虫歯の進行具合と症状
本日は、青山健一先生の著書「よくわかる家庭の歯学」よりお届けいたします。
●虫歯の進行度合いと症状
C1
エナメル質に限った虫歯の事です。以前は「早期発見・早期治療」を謳い文句に、この程度の虫歯でも治療していました。今ではC1は治療すべきではないという考えかたに変わってきています。というのも、虫歯の自然治癒力がないと考えられていたのですが、エナメル質に限っては、再石灰化によって虫歯が治癒できるのです。とくにフッ素を使用する人に、再石灰化が起こりやすいので、削って治すのではなく、フッ素を使って再石灰化すかどうか経過を見ていくべきです。

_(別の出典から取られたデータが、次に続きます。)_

[config.mk]
export PLATFORM = sky130hd
export DESIGN_NAME = hss_fault_ctrl
export DESIGN_NICKNAME = d
export VERILOG_FILES = /design/src/design/hss_sync.v /design/src/design/hss_deglitch.v /design/src/design/hss_fault_ctrl.v
export VERILOG_INCLUDE_DIRS = /design/src /design/src/pkg
export SDC_FILE = /design/constraint.sdc
export NUM_CORES = 1
export LEC_CHECK = 0
export BUFFER_PORTS_ARGS = -buffer_cell sky130_fd_sc_hd__buf_4
export CAP_MARGIN = 20
export CORE_MARGIN = 3
export CORE_UTILIZATION = 53
export CTS_BUF_LIST = sky130_fd_sc_hd__clkbuf_16
export DETAILED_ROUTE_END_ITERATION = 8
export PLACE_DENSITY = 0.85
export SYNTH_ARGS = -nofsm -noshare
export SYNTH_HDL_FRONTEND = slang
export SYNTH_HIERARCHICAL = 1
export SYNTH_SLANG_ARGS = --single-unit
[constraint.sdc]
create_clock -name clk -period 2.76 [get_ports clk]
set_input_delay 0.138 -clock clk [delete_from_list [all_inputs] [get_ports clk]]
set_output_delay 0.138 -clock clk [all_outputs]
set_load 0.02 [all_outputs]
[src/pkg/hss_regs.vh]
// Constants for the high-side switch fault controller: register map,
// field positions, reset values, variant codes and timing counts.
// Included by bare name; definitions only.
`ifndef HSS_REGS_VH
`define HSS_REGS_VH

// Timebase
`define HSS_CLK_PERIOD_NS 10
// Overcurrent deglitch time and its cycle count
`define HSS_DEGLITCH_NS 3000
`define HSS_DEGLITCH_CYCLES ((`HSS_DEGLITCH_NS) / (`HSS_CLK_PERIOD_NS))
`define HSS_DEGLITCH_W 9
// Retry interval and its cycle count
`define HSS_RETRY_US 1000
`define HSS_RETRY_CYCLES (((`HSS_RETRY_US) * 1000) / (`HSS_CLK_PERIOD_NS))
`define HSS_RETRY_W 17
// Consecutive fault shutdowns before the limit is halved
`define HSS_FOLD_COUNT 3'h7

// Product variant codes
`define HSS_VAR_SHUTOFF 2'h0
`define HSS_VAR_FOLDBACK 2'h1
`define HSS_VAR_ACTIVE 2'h2

// Register byte offsets
`define HSS_REG_CTRL 4'h0
`define HSS_REG_STATUS 4'h4
`define HSS_REG_EVENT 4'h8
`define HSS_ADDR_W 4

// Control register fields and reset value
`define HSS_CTRL_ENGATE 0
`define HSS_CTRL_RESET 32'h00000001

// Status register field positions
`define HSS_ST_STATE 0
`define HSS_ST_ABS 2
`define HSS_ST_REL 3
`define HSS_ST_CL 4
`define HSS_ST_UVLO 5
`define HSS_ST_RETRYIND 6
`define HSS_ST_COUNT 7
`define HSS_ST_HALF 10
`define HSS_ST_DEFLIM 11
`define HSS_ST_SWITCH 12
`define HSS_ST_SENSE 13

// Event register fields (sticky, write one to clear)
`define HSS_EV_ABS 0
`define HSS_EV_REL 1
`define HSS_EV_CL 2
`define HSS_EV_UVLO 3
`define HSS_EV_W 4

// AXI responses
`define HSS_RESP_OKAY 2'h0
`define HSS_RESP_SLVERR 2'h2

`endif

[src/design/hss_sync.v]
// Two-flop synchroniser for a bundle of asynchronous level inputs.
// Assumes each bit is an independent level; no bus coherency.
`timescale 1ns/1ns
module hss_sync #(
  parameter WIDTH = 10
) (
  input wire clk,
  input wire rst,
  input wire ce,
  input wire [WIDTH-1:0] din,
  output wire [WIDTH-1:0] dout
);
  genvar i;
  // One stage pair per bit; first stage feeds only the second
  generate
    for (i = 0; i < WIDTH; i = i + 1) begin : g_bit
      reg meta_q;
      reg sync_q;
      always @(posedge clk) begin
        if (rst) begin
          meta_q <= 1'b0;
          sync_q <= 1'b0;
        end else if (ce) begin
          meta_q <= din[i];
          sync_q <= meta_q;
        end
      end
      assign dout[i] = sync_q;
    end
  endgenerate
endmodule // hss_sync

[src/design/hss_deglitch.v]
// Persistence filter: output rises once the input has stayed high for
// CYCLES consecutive enabled clocks, falls with the input.
// Assumes the input is already synchronous to clk.
`timescale 1ns/1ns
module hss_deglitch #(
  parameter CYCLES = 300,
  parameter W = 9
) (
  input wire clk,
  input wire rst,
  input wire ce,
  input wire din,
  output reg dout
);
  localparam integer LAST_FULL = CYCLES - 1;
  localparam [W-1:0] LAST = LAST_FULL[W-1:0];
  reg [W-1:0] cnt_q;

  // Any low sample restarts the count, so short spikes never pass
  always @(posedge clk) begin
    if (rst) begin
      cnt_q <= {W{1'b0}};
      dout <= 1'b0;
    end else if (ce) begin
      if (!din) begin
        cnt_q <= {W{1'b0}};
        dout <= 1'b0;
      end else if (cnt_q == LAST) begin
        dout <= 1'b1;
      end else begin
        cnt_q <= cnt_q + 1'b1;
      end
    end
  end
endmodule // hss_deglitch
[src/dual_comparator_pkg.sv]
// Shared constants, types and carriers of the dual comparator control block
package dual_comparator_pkg;

	// ----------------------------------------------------------------
	// Register map (byte addresses)
	// ----------------------------------------------------------------
	localparam logic [7:0] ADDR_CONTROL  = 8'h00;
	localparam logic [7:0] ADDR_FLAGS    = 8'h04;
	localparam logic [7:0] ADDR_ENABLES  = 8'h08;
	localparam logic [7:0] ADDR_PRIORITY = 8'h0C;
	localparam logic [7:0] ADDR_STATUS   = 8'h10;

	// ----------------------------------------------------------------
	// Field positions
	// ----------------------------------------------------------------
	localparam int CMP2_RESULT_BIT   = 7;
	localparam int CMP1_RESULT_BIT   = 6;
	localparam int CMP2_POLARITY_BIT = 5;
	localparam int CMP1_POLARITY_BIT = 4;
	localparam int INV_SELECT_BIT    = 3;
	localparam int CONFIG_MSB        = 2;
	localparam int CHANGE_BIT        = 6;
	localparam int SETTLING_BIT      = 0;

	localparam logic [7:0] CONTROL_WMASK  = 8'h3F;
	localparam logic [7:0] CONTROL_RESET  = 8'h00;
	localparam logic [7:0] FLAGS_RESET    = 8'h00;
	localparam logic [7:0] ENABLES_RESET  = 8'h00;
	localparam logic [7:0] PRIORITY_RESET = 8'h00;

	localparam logic [1:0] RESP_OKAY   = 2'h0;
	localparam logic [1:0] RESP_SLVERR = 2'h2;

	// ----------------------------------------------------------------
	// Operating configurations
	// ----------------------------------------------------------------
	localparam logic [2:0] CFG_RESET       = 3'h0;
	localparam logic [2:0] CFG_ONE_INDEP   = 3'h1;
	localparam logic [2:0] CFG_TWO_INDEP   = 3'h2;
	localparam logic [2:0] CFG_COMMON_REF  = 3'h3;
	localparam logic [2:0] CFG_COMMON_OUT  = 3'h4;
	localparam logic [2:0] CFG_INDEP_OUT   = 3'h5;
	localparam logic [2:0] CFG_MUX_VREF    = 3'h6;
	localparam logic [2:0] CFG_OFF         = 3'h7;

	// ----------------------------------------------------------------
	// Timing
	// ----------------------------------------------------------------
	localparam int CLK_PERIOD_NS       = 50;
	localparam int MODE_CHANGE_DELAY_NS = 10000;
	localparam int MODE_CHANGE_CYCLES  =
		(MODE_CHANGE_DELAY_NS + CLK_PERIOD_NS - 1) / CLK_PERIOD_NS;

	// ----------------------------------------------------------------
	// Analog routing carrier
	// ----------------------------------------------------------------
	typedef enum logic [2:0] {
		SRC_NONE, SRC_PIN1, SRC_PIN2, SRC_PIN3, SRC_PIN4, SRC_PIN5, SRC_PIN6, SRC_VREF
	} input_src_t;

	typedef struct packed {
		logic       [1:0] power_on;
		input_src_t       cmp1_pos;
		input_src_t       cmp1_neg;
		input_src_t       cmp2_pos;
		input_src_t       cmp2_neg;
		logic       [1:0] out_to_pin;
		logic       [6:1] analog_pin;
	} analog_route_t;

endpackage : dual_comparator_pkg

ちなみに、エナメル質には神経が通っていないので、痛い、しみる、といった自覚症状はまったくありません。
C2
虫歯が象牙質まで達した虫歯の場合です。象牙質は、エナメル質と違って、再石灰化も起こさず、硬さも5~6倍柔らかいので、あっという間に歯の神経に到達してしまいます。
この状態でなるべく早く治療をしなければなりません。象牙質の虫歯も深くなると、痛みやしみるなどの自覚症状が出てきます。とくにデンタルフロスを使っていない人は、歯と歯の接点(コンタクト)から虫歯になり、本人が気づかないうちに虫歯が進行する場合が多いのです。
C3
歯の神経にまで虫歯が到達すると、常時の激痛になります。ここまで虫歯が進行すると、歯の神経を取り除かなければなりませんが、いったん歯の神経を取ると、その後その歯は、血液の循環による栄養を補給できなくなりますので、年々弱くなっていきます。そうしていつかは枯れ木と同じようになってしまいます。
ですから、C2の段階までのうちに早めの治療を受けることが大切です。
C4
虫歯に感染している部分を取り除いて、歯肉の上から歯の見える部分がほとんど無くなり、歯の根元だけが残っている状態です。虫歯が歯肉にまで達してしまうと、このC4の歯はもう抜歯になってしまいます。
早期治療が歯の寿命を縮めるとき
従来の歯科治療では「早期発見。早期治療」が常識的な方針でした。しかし、今ではフッ素の普及や定期的な健診により「早期発見、定期検診」が効果的だというスタンスになってきました。
歯の表面の最も硬い部分のエナメル質に限定した虫歯では、早い時期から削って治療することは逆に歯の寿命を縮めることにもなりかねないのです。
しかし、エナメル質は人間の体の中で最も硬い部分であり、虫歯の進行もとても遅く、数年たってもたいした進行がないこともよくあります。
それを歯科医院で簡単に削って詰め物をするために、虫歯より大きく削ってしまうと、数年かけて進む虫歯の進行を、一瞬にして数年分を削ってしまうことになるのです。
エナメル質の下にある象牙質はとても軟らかく、虫歯の進行が早いので、象牙質まで進行している虫歯は「早期発見、早期治療」の対象になります。
患者さんの立場のなると、自分の虫歯がエナメル質に限定したものなのか、それとも象牙質まで進行した状態なのかは、自分で判断することは難しいと思います。
歯の表面が黒っぽくなっているぐらいの虫歯は、エナメル質に限定していますので、削ってまで治療する必要はありません。